FlamboyanNews.Com, Bengkulu — Tim Pengawal dan Pengaman Pemerintahan dan Pembangunan Daerah (TP4D) Kejaksaan Negeri (Kejari) Bengkulu akan mengawal pembangunan Lembaga Pembinaan Khusus Anak (LPKA) Kelas II A Kota Bengkulu yang pembangunannya akan dilakukan tahun ini di kawasan Jalan Samsul Bahrun Tanjung Gemilang Kelurahan Bentiring, Kecamatan Muara Bangkahulu, Kota Bengkulu.

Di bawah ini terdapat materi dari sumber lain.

==> design.v <==
module ALU #(
    parameter DATA_W = 32
)
(
    input                       i_clk,    
    input                       i_rst_n,  
    input                       i_valid,  
    input [DATA_W - 1 : 0]      i_A,      
    input [DATA_W - 1 : 0]      i_B,      
    input [         2 : 0]      i_inst,   
    output [2*DATA_W - 1 : 0]   o_data,   
    output                      o_done    
);
    parameter S_IDLE           = 2'd0;
    parameter S_ONE_CYCLE_OP   = 2'd1;
    parameter S_MULTI_CYCLE_OP = 2'd2;
    reg  [         1: 0] state, state_nxt;  
    reg  [  DATA_W-1: 0] operand_a, operand_a_nxt;
    reg  [  DATA_W-1: 0] operand_b, operand_b_nxt;
    reg  [         2: 0] inst, inst_nxt;
    wire [  DATA_W-1: 0] add_buf, sub_buf;
    reg  [  2*DATA_W: 0] shift_reg, shift_reg_nxt;
    reg                  done, done_nxt;
    reg  [         4: 0] counter;
    assign add_buf = operand_a + operand_b;
    assign sub_buf = operand_a - operand_b;
    assign o_data = shift_reg[ 2*DATA_W-1: 0];
    assign o_done = done;
    always @(*) begin
        if (i_valid) begin
            operand_a_nxt = i_A;
            operand_b_nxt = i_B;
            inst_nxt      = i_inst;
        end
        else begin
            operand_a_nxt = operand_a;
            operand_b_nxt = operand_b;
            inst_nxt      = inst;
        end
    end
    always @(*) begin
        case(state)
            S_IDLE           :  begin
                if (i_valid) state_nxt = (i_inst >= 6 ) ? S_MULTI_CYCLE_OP : S_ONE_CYCLE_OP;
                else state_nxt = state;
            end
            S_ONE_CYCLE_OP   :  state_nxt = S_IDLE;
            S_MULTI_CYCLE_OP :  state_nxt = (counter == 31) ? S_IDLE : state;           
            default : state_nxt = state;
        endcase
    end
    always @(posedge i_clk) begin 
        counter <= (state == S_MULTI_CYCLE_OP) ? counter + 5'd1 : 5'd0;
    end
    always @(*) begin
        shift_reg_nxt = shift_reg;
        case (state)
            S_IDLE          : begin
                shift_reg_nxt = 65'b0;
                done_nxt = 1'b0;
            end
            S_ONE_CYCLE_OP  : begin
                case (inst)
                    3'd0    : begin
                        if ((operand_a[DATA_W-1] == 1) && (operand_b[DATA_W-1] == 1) && (add_buf[DATA_W-1] == 0))
                            shift_reg_nxt[31:0] = {1'b1, 31'b0};
                        else if ((operand_a[DATA_W-1] == 0) && (operand_b[DATA_W-1] == 0) && (add_buf[DATA_W-1] == 1))
                            shift_reg_nxt[31:0] = {1'b0, {31{1'b1}}};
                        else
                            shift_reg_nxt[31:0] = add_buf;
                    end
                    3'd1    : begin
                        if ((operand_a[DATA_W-1] == 1) && (operand_b[DATA_W-1] == 0) && (sub_buf[DATA_W-1] == 0))
                            shift_reg_nxt[31:0] = {1'b1, 31'b0};
                        else if ((operand_a[DATA_W-1] == 0) && (operand_b[DATA_W-1] == 1) && (sub_buf[DATA_W-1] == 1))
                            shift_reg_nxt[31:0] = {1'b0, {31{1'b1}}};
                        else
                            shift_reg_nxt[31:0] = sub_buf;
                    end
                    3'd2    : shift_reg_nxt[31:0] = operand_a & operand_b;
                    3'd3    : shift_reg_nxt[31:0] = operand_a | operand_b;
                    3'd4    : shift_reg_nxt[31:0] = ($signed(operand_a) < $signed(operand_b)) ? 32'd1 : 32'd0;
                    3'd5    : shift_reg_nxt[31:0] = $signed(operand_a) >>> $signed(operand_b);
                    default : shift_reg_nxt[31:0] = shift_reg[31:0];
                endcase
                shift_reg_nxt[64:32] = 33'b0;
                done_nxt = 1'b1;
            end
            S_MULTI_CYCLE_OP: begin
                case (inst)
                    3'd6    : begin
                        if (counter == 0)
                            shift_reg_nxt[31:0] = operand_a;
                        else
                            shift_reg_nxt[31:0] = shift_reg[31:0];
                        if(shift_reg_nxt[0] == 1)
                            shift_reg_nxt[64:32] = shift_reg[63:32] + operand_b;
                        else
                            shift_reg_nxt[64:32] = shift_reg[63:32];
                        shift_reg_nxt = shift_reg_nxt >> 1;
                        if (counter == 31) 
                            done_nxt = 1'b1;
                        else 
                            done_nxt = 1'b0;
                    end
                    3'd7    :begin
                        if (counter == 0) begin
                            if ((operand_b == 1) && (operand_a[31] == 1)) begin
                                shift_reg_nxt[31:1] = operand_a[30:0];
                                shift_reg_nxt[32] = 0;
                                shift_reg_nxt[0] = 1;
                            end
                            else begin
                                shift_reg_nxt[32:1] = operand_a;
                                shift_reg_nxt[0] = 0;
                            end
                            shift_reg_nxt[63:33] = shift_reg[63:33];
                        end
                        else begin
                            if (shift_reg[63:32] >= operand_b) begin
                                shift_reg_nxt[63:32] = shift_reg[63:32] - operand_b;
                                shift_reg_nxt[0] = 1;
                            end
                            else begin
                                shift_reg_nxt[63:32] = shift_reg[63:32];
                                shift_reg_nxt[0] = 0;
                            end
                            shift_reg_nxt[31:1] = shift_reg[31:1];
                        end
                        if (counter == 31) 
                            done_nxt = 1'b1;
                        else begin
                            shift_reg_nxt = shift_reg_nxt << 1;
                            done_nxt = 1'b0;
                        end
                    end
                    default :begin
                        shift_reg_nxt = shift_reg;
                        done_nxt = done;
                    end
                endcase
            end
            default : begin
                shift_reg_nxt = shift_reg;
                done_nxt = 1'b0;
            end
        endcase
    end
    always @(posedge i_clk or negedge i_rst_n) begin
        if(!i_rst_n) begin 
            done <= 0;
        end
        else begin
            done <= done_nxt;
        end
    end
    always @(posedge i_clk or negedge i_rst_n) begin
        if (!i_rst_n) begin
            state       <= S_IDLE;
            operand_a   <= 0;
            operand_b   <= 0;
            inst        <= 0;
            shift_reg   <= 0;
        end
        else begin
            state       <= state_nxt;
            operand_a   <= operand_a_nxt;
            operand_b   <= operand_b_nxt;
            inst        <= inst_nxt;
            shift_reg   <= shift_reg_nxt;
        end
    end
endmodule
==> run.sh <==
#!/bin/bash
# the make line also repeats each setting of config.mk as NAME=value (left out here)
make -C /OpenROAD-flow-scripts/flow DESIGN_CONFIG=/design/flow/config.mk WORK_HOME=/design/flow/orfs CLKGATE_MAP_FILE= finish
==> config.mk <==
export PLATFORM = sky130hd
export DESIGN_NAME = ALU
export DESIGN_NICKNAME = ALU
export VERILOG_FILES = /design/flow/design.v
export SDC_FILE = /design/flow/constraint.sdc
export NUM_CORES = 4
export LEC_CHECK = 0
export ABC_AREA = 0
export CAP_MARGIN = 15
export CELL_PAD_IN_SITES_DETAIL_PLACEMENT = 0
export CORE_ASPECT_RATIO = 0.65
export CORE_MARGIN = 2
export CORE_UTILIZATION = 72
export CTS_CLUSTER_SIZE = 14
export GPL_ROUTABILITY_DRIVEN = 0
export GPL_TIMING_DRIVEN = 1
export HOLD_SLACK_MARGIN = -0.1
export MAX_ROUTING_LAYER = met4
export PLACE_DENSITY_LB_ADDON = 0.02
export SETUP_SLACK_MARGIN = 1.42
export SLEW_MARGIN = 35
==> constraint.sdc <==
create_clock -name core_clock -period 4.75 [get_ports {i_clk}]
set_input_delay 0.9500 -clock core_clock [delete_from_list [all_inputs] [get_ports {i_clk}]]
set_output_delay 0.9500 -clock core_clock [all_outputs]
set_load 0.01 [all_outputs]
==> run notes, run 1 <==
yosys + openroad results -> dominant kind of combinational cell=AND-OR/OR-AND gates, total track usage=0.8751, Synth top area share=0.1820, mapped cell area=0.01843 sq mm, XORs/XNORs by Area=0.04753, Die H=133.0 um, Synth flops=140, CTS Buf Count=17, Yosys top cell by area=dfrtp_1, ys async rst share=0.9643, mean area per synthesized cell=7.503 sq um, grt total ovfl=146, Net Count, Synth=2695, register area share after synthesis=0.1888, Yosys top cell by instances=nand2_1, floorplan utilization=0.7287, CTS max path bufs=2, pre-CTS setup slack=0.6015 ns, hpwl dp=54.84 mm, Die ar.=0.02692 sq mm, Synth top cells by count=nand2_1, o21ai_0, a21oi_1, synthesized instance count=2456, Clock Root Buffer=clkbuf_16, Clock Sinks=140, unique cell type count in the Yosys netlist=105, CTS Hold Bufs=0, number of enable flip-flop cells=0, Yosys Instances=2456, row count=47, status=did not finish, core area=0.02529 sq mm, # IOs=135, port bufs=134, Failed at=global routing, Cell area leaders=dfrtp_1, ha_1, o21ai_0, post-synthesis mux area share=0.06539, width of the chip=202.4 um, Adder Area Share=0.1164, H-tree depth=4, simple share=0.1836, Synth Area in Compound Gates=0.3232, DP Area=0.01981 sq mm, top_reg_cell synth=dfrtp_1, YS chip area=0.01843 sq mm, Error=[ERROR GRT-0232] Routing congestion too high. Check the congestion heatmap in the GUI., YS warnings=1
## metrics by stage
stage / std cells / total power, mW / hold slack (ns)
3_3_place_gp: 2799 / 7.748 / 0.4321
3_5_place_dp: 2800 / 7.927 / 0.4442
2_1_floorplan: 2456 / 5.957 / 0.4142
4_1_cts: 2885 / 9.847 / 0.4588
## routing by layer
layer / overflow / track usage
met2: 74 / 0.9736
met4: 64 / 0.8418
met5: - / -
met1: 2 / 0.8894
met3: 6 / 0.7453
## repair_timing
item / in CTS
setup buffers: 49
pin swaps: 33
cloned: 4
resized: 242
endpoints found under the setup margin: 64
==> inputs of run 2 (changes only) <==
Settings changed: ABC_AREA 0 to 1, CAP_MARGIN 15 to 20, CELL_PAD_IN_SITES_DETAIL_PLACEMENT 0 to default, CORE_ASPECT_RATIO 0.65 to default, CORE_UTILIZATION 72 to 52, CTS_CLUSTER_SIZE 14 to default, GPL_ROUTABILITY_DRIVEN 0 to default, GPL_TIMING_DRIVEN 1 to default, HOLD_SLACK_MARGIN -0.1 to default, MAX_ROUTING_LAYER met4 to default, PLACE_DENSITY_LB_ADDON 0.02 to default, SETUP_SLACK_MARGIN 1.42 to default, SLEW_MARGIN 35 to 20.
Clock period 4.75 ns to 4.61 ns, I/O delays scaled along.
==> run 2 against run 1 <==
Now clean on timing, DRC and antenna. Area after synthesis grew 6.3%. Die area grew 46%. Synthesized cell count grew 29%.
==> run notes, run 2 <==
impl run done, here's what came out: # IOs=135 (unchanged), mean area per synthesized cell=6.169 sq um (-18%), Cell area leaders=dfrtp_1, nand2_1, ha_1, grt total ovfl=0, postcts setup bufs=0 (-100%), ys async rst share=0.9643 (unchanged), cts repair resizes=0 (-100%), Clock Sinks=140 (unchanged), Seq pwr share=0.210, Detailed Routing Iterations Pass 1=12, clock skew=0.01820 ns, Clock Root Buffer=clkbuf_16, Slew Viols, Final=0, r2r worst-path depth=8, hpwl dp=72.36 mm (+32%), ANT nets after route=0, Biggest consumer=combinational cells, floorplan utilization=0.5236 (-0.2052), post-synthesis mux area share=0 (-0.06539), worst rel slew slack=0.2292, core area=0.03740 sq mm (+48%), Int Power=4.605 mW, CP Launch Type=flip-flop, tool warnings=126, Adder Area Share=0.1095 (-0.006856), slowest CP cell=clkinv_1, mapped cell area=0.01958 sq mm (+6.3%), Net Count, Synth=3413 (+27%), width of the chip=198.1 um (-2.2%), R2R setup slack=0.58 ns, CP endpoint kind=flip-flop, Synth Area in Compound Gates=0.2204 (-0.1027), setup TNS=0 ns, post-placement cell count=3686 (+32%), Clk pin slew, worst setup/hold paths=0.08 ns, CTS Hold Bufs=0 (unchanged), combinational power share=0.640, cell repeated most along the worst path=nand2_1, worst slew pin tran=1.151 ns, VDD IR max=0.0003858 V, final worst path period need=4.034 ns, Yosys top cell by instances=nand2_1, Synth-to-Final Area Change=10.50%, XORs/XNORs by Area=0.03847 (-0.009062), multi-input logic area=0.01407 sq mm, Routed WL=92.41 mm, Min-Delay Path Class=in2async, H-tree depth=4 (unchanged), Sw Share=0.5477, Buf+Inv Stages, Crit Path=1, achievable frequency=0.2479 GHz, fillers=3733, total power=10.18 mW, Fin Hold WS=0.5178 ns, CTS max path bufs=2 (unchanged), r2r startpoint=operand_b[0]$_DFFE_PN0P_, vias in the first global route=21790, top_reg_cell synth=dfrtp_1, worst path cell trace=clkinv_1 > nor3_1 > nand4_1 > o21ai_0 > nand2_1 > nand2_1 > a31oi_1 > a21boi_0, unrepaired setup endpoints after global routing=false, Latency at later pin=0.51 ns, status=finished clean, CTS tree=yes, clk pwr=1.52 mW, Fin. Hold Viols=0, Yosys top cell by area=dfrtp_1, routed wire length per instance=24.80 um, Clk pwr share=0.150, drc violations=0, layout net count=3433, Yosys Instances=3174 (+29%), Seq group=2.14 mW, YS chip area=0.01958 sq mm (+6.3%), register area=0.003480 sq mm, Crit path required time=5.02 ns, register area share after synthesis=0.1777 (-0.01112), Crit path largest cell delay=0.96 ns, R2R Path End=shift_reg[0]$_DFFE_PN0P_, vias per cell=6.391, CTS Buf Count=17 (unchanged), antenna violations before repair=8, unique cell type count in the Yosys netlist=68 (-35%), vias=23810, family with the most delay on the worst path=simple AND/OR/NAND/NOR gates, dominant kind of combinational cell=simple AND/OR/NAND/NOR gates, YS warnings=1 (unchanged), Setup CP Type=reg2reg, first-pass GRT wire length=136.2 mm, number of enable flip-flop cells=0 (unchanged), WP data arrival=4.44 ns, Final Setup Violations=0, Die ar.=0.03922 sq mm (+46%), simple share=0.3474 (+0.1638), end of the critical path=shift_reg[0]$_DFFE_PN0P_, sw power=5.577 mW, CP startpoint=operand_b[0]$_DFFE_PN0P_, 1st-iter DRT viols=3157, Synth flops=140 (unchanged), period utilisation layout=0.8750, row count=71 (+51%), critical path depth=8, RePlAce Congestion=1.082, LEAKAGE=10.22 nW, PD cells=470.6 mW/mm^2, Synth top cells by count=nand2_1, nand3_1, inv_1, CP max FO=32, Synth top area share=0.1712 (-0.01072), largest net degree at the start of global routing=93, synthesized instance count=3174 (+29%), port bufs=134 (unchanged), Logic power comb=6.52 mW, total track usage=0.4672, non-filler instance count after layout=3726, Die H=198.1 um (+49%), max cap viols=0
run 2: stage by stage:
step,setup slack [ns],utilization,instance area (sq um)
CTS,0.8037,0.5780,21620
global placement,0.8701,0.5620,21020
floorplan,1.476,-,19580
global route,0.4079,0.5782,21620
detailed placement,0.8231,0.5620,21020
finish,0.5761,0.5785,21640
run 2: layout make-up:
cell class,count,share of cell area
well taps,511,0.02955
clock buffers,17,0.01966
flip-flops and latches,140,0.1608
inverters,303,0.05268
repair buffers,179,0.07812
multi-input cells,2553,0.6503
clock inverters,15,0.007980
diodes,8,0.0009252
run 2: metal layers:
layer | wire length [um] | share of wire | up-vias | GRT usage
li1 | - | - | 10640 | -
met1 | 35510 | 0.38 | 10940 | 0.5913
met2 | 37550 | 0.41 | 1871 | 0.6792
met3 | 13090 | 0.14 | 359 | 0.1695
met4 | 6044 | 0.065 | 6 | 0.2671
met5 | 225 | 0.0024 | - | 0.04215
==> inputs of run 3 (changes only) <==
Settings changed: ABC_AREA 1 to default, CORE_UTILIZATION 52 to 68, CTS_CLUSTER_DIAMETER from default to 29, CTS_CLUSTER_SIZE from default to 37, SETUP_SLACK_MARGIN from default to -0.22, TNS_END_PERCENT from default to 70.
Clock period 4.61 ns to 2.86 ns, I/O delays scaled along.
==> run 3 against run 2 <==
The run now fails in clock tree synthesis. Synthesized cell count decreased by 23%. Area after synthesis decreased by 5.9%. Die area decreased by 28%.
==> run notes, run 3 <==
yosys + openroad results -> Synth top area share=0.1820 (+0.01072), Error=[ERROR DPL-0033] detailed placement checks failed during check placement., dominant kind of combinational cell=AND-OR/OR-AND gates, Synth flops=140 (unchanged), Adder Area Share=0.1164 (+0.006856), Die H=168.6 um (-15%), XORs/XNORs by Area=0.04753 (+0.009062), ys async rst share=0.9643 (unchanged), Failed at=clock tree synthesis, Synth Area in Compound Gates=0.3232 (+0.1027), top_reg_cell synth=dfrtp_1, status=did not finish, mapped cell area=0.01843 sq mm (-5.9%), unique cell type count in the Yosys netlist=105 (+54%), YS chip area=0.01843 sq mm (-5.9%), register area share after synthesis=0.1888 (+0.01112), simple share=0.1836 (-0.1638), hpwl dp=62.99 mm (-13%), Yosys Instances=2456 (-23%), Cell area leaders=dfrtp_1, ha_1, o21ai_0, RePlAce Congestion=1.217 (+12%), port bufs=134 (unchanged), post-synthesis mux area share=0.06539 (+0.06539), Net Count, Synth=2695 (-21%), DP Area=0.02396 sq mm (+14%), # IOs=135 (unchanged), number of enable flip-flop cells=0 (unchanged), YS warnings=1 (unchanged), Yosys top cell by instances=nand2_1, mean area per synthesized cell=7.503 sq um (+22%), Die ar.=0.02843 sq mm (-28%), row count=60 (-15%), Synth top cells by count=nand2_1, o21ai_0, a21oi_1, floorplan utilization=0.6876 (+0.1640), width of the chip=168.6 um (-15%), core area=0.02680 sq mm (-28%), Yosys top cell by area=dfrtp_1, synthesized instance count=2456 (-23%)
==> run 3: metrics by stage <==
| stage | setup WS [ns] | instances |
|---|---|---|
| after floorplan | -0.4041 | 2456 |
| after global placement | -0.5197 | 3313 |
| after detailed placement | -0.6918 | 3313 |
==> inputs of run 4 (changes only) <==
Settings changed: CORE_UTILIZATION 68 to 70, CTS_CLUSTER_DIAMETER 29 to 36, CTS_CLUSTER_SIZE 37 to 35, HOLD_SLACK_MARGIN from default to -0.09, SETUP_SLACK_MARGIN -0.22 to 1.38, TNS_END_PERCENT 70 to 60.
Clock period 2.86 ns to 4.85 ns, I/O delays scaled along.
==> run 4 against run 3 <==
Now clean on timing, DRC and antenna. Area after synthesis unchanged. Synthesized cell count unchanged. Die area fell by 2.8%.
==> run notes, run 4 <==
impl run done, here's what came out: Worst Hold Path Cells=1, Crit path largest cell delay=0.47 ns, max cap viols=0, LEAKAGE=9.059 nW, CTS tree=yes, achievable frequency=0.2738 GHz, floorplan utilization=0.7092 (+0.02159), first-pass GRT wire length=112.7 mm, routed wire length per instance=27.83 um, CTS Buf Count=17, Fin Hold WS=0.4638 ns, Clock Root Buffer=clkbuf_16, layout net count=2783, status=finished clean, core area=0.02598 sq mm (-3.0%), critical path depth=14, number of enable flip-flop cells=0 (unchanged), Buf+Inv Stages, Crit Path=3, Synth Area in Compound Gates=0.3232 (unchanged), ANT nets after route=0, Synth top area share=0.1820 (unchanged), YS warnings=1 (unchanged), vias in the first global route=19790, antenna violations before repair=2, grt total ovfl=0, Clk pwr share=0.139, Biggest consumer=combinational cells, combinational power share=0.666, period utilisation layout=0.7531, r2r startpoint=operand_b[12]$_DFFE_PN0P_, CP Launch Type=flip-flop, Detailed Routing Iterations Pass 1=10, CP endpoint kind=flip-flop, R2R setup slack=1.20 ns, Yosys top cell by instances=nand2_1, R2R Path End=shift_reg[51]$_DFFE_PN0P_, Int Power=5.031 mW, post-synthesis mux area share=0.06539 (unchanged), hpwl dp=52.97 mm (-16%), YS chip area=0.01843 sq mm (unchanged), worst path cell trace=clkinvlp_4 > buf_4 > ha_4 > nand2_1 > nor2_2 > a211oi_2 > o211ai_2 > o21ai_2 > a21bo_4 > bufbuf_16 > nand2_1 > o31a_1 > a22oi_1 > a221o_1, total power=10.37 mW, family with the most delay on the worst path=AND-OR/OR-AND gates, VDD IR max=0.0004855 V, ys async rst share=0.9643 (unchanged), unique cell type count in the Yosys netlist=105 (unchanged), PD cells=468.7 mW/mm^2, Routed WL=80.54 mm, synthesized instance count=2456 (unchanged), Seq pwr share=0.195, Final Setup Violations=0, register area share after synthesis=0.1888 (unchanged), simple share=0.1836 (unchanged), Fin. Hold Viols=0, Yosys Instances=2456 (unchanged), top_reg_cell synth=dfrtp_1, Net Count, Synth=2695 (unchanged), # IOs=135 (unchanged), width of the chip=166.3 um (-1.4%), worst rel slew slack=0.2183, met2 GRT Util=0.7500, Min-Delay Path Class=reg2reg, largest net degree at the start of global routing=103, r2r worst-path depth=14, Seq group=2.02 mW, Clk pin slew, worst setup/hold paths=0.08 ns, sw power=5.341 mW, WP data arrival=3.99 ns, vias per cell=7.755, met1 usage=0.6656, Yosys top cell by area=dfrtp_1, Die H=166.3 um (-1.4%), CTS max path bufs=2, slowest CP cell=dfrtp_2, grt met3 use=0.1530, Setup CP Type=reg2reg, CP max FO=24, GRT Max-Usage Layer=met2, Clock Sinks=140, Adder Area Share=0.1164 (unchanged), H-tree depth=4, setup TNS=0 ns, worst slew pin tran=1.167 ns, Cell area leaders=dfrtp_1, ha_1, o21ai_0, drc violations=0, clk pwr=1.44 mW, mapped cell area=0.01843 sq mm (unchanged), CP startpoint=operand_b[12]$_DFFE_PN0P_, port bufs=134 (unchanged), Slew Viols, Final=0, Sw Share=0.5149, XORs/XNORs by Area=0.04753 (unchanged), Hold Path End=counter[0]$_SDFF_PN0_, dominant kind of combinational cell=AND-OR/OR-AND gates, Synth top cells by count=nand2_1, o21ai_0, a21oi_1, 1st-iter DRT viols=4883, Synth flops=140 (unchanged), Crit path required time=5.19 ns, Latency at later pin=0.46 ns, total track usage=0.5159, end of the critical path=shift_reg[51]$_DFFE_PN0P_, fin util=0.8517, cell repeated most along the worst path=nand2_1, Die ar.=0.02764 sq mm (-2.8%), Logic power comb=6.91 mW, fillers=1504, row count=59 (-1.7%), final worst path period need=3.652 ns, RePlAce Congestion=1.188 (-2.3%), startpoint of the worst hold path=counter[0]$_SDFF_PN0_, unrepaired setup endpoints after global routing=true, clock skew=0.01948 ns, tool warnings=131, mean area per synthesized cell=7.503 sq um (unchanged), Synth-to-Final Area Change=20.10%, vias=22440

Kepala Kejari Bengkulu Emilwan Ridwan SH, MH, menegaskan pihaknya akan melakukan pengawasan pengamanan proses pembangunan dari mulai penghibahan tanah, perencanaan sampai selesai. Hal ini diungkapkan Emilwan saat menghadiri serah terima hibah tanah dari pemerintah Kota Bengkulu kepada Kantor Wilayah Kementian Hukum dan Ham (Kemenkumham) Bengkulu serta peletakan batu pertama pembangunan LPKA tersebut, Rabu (31/7/2019).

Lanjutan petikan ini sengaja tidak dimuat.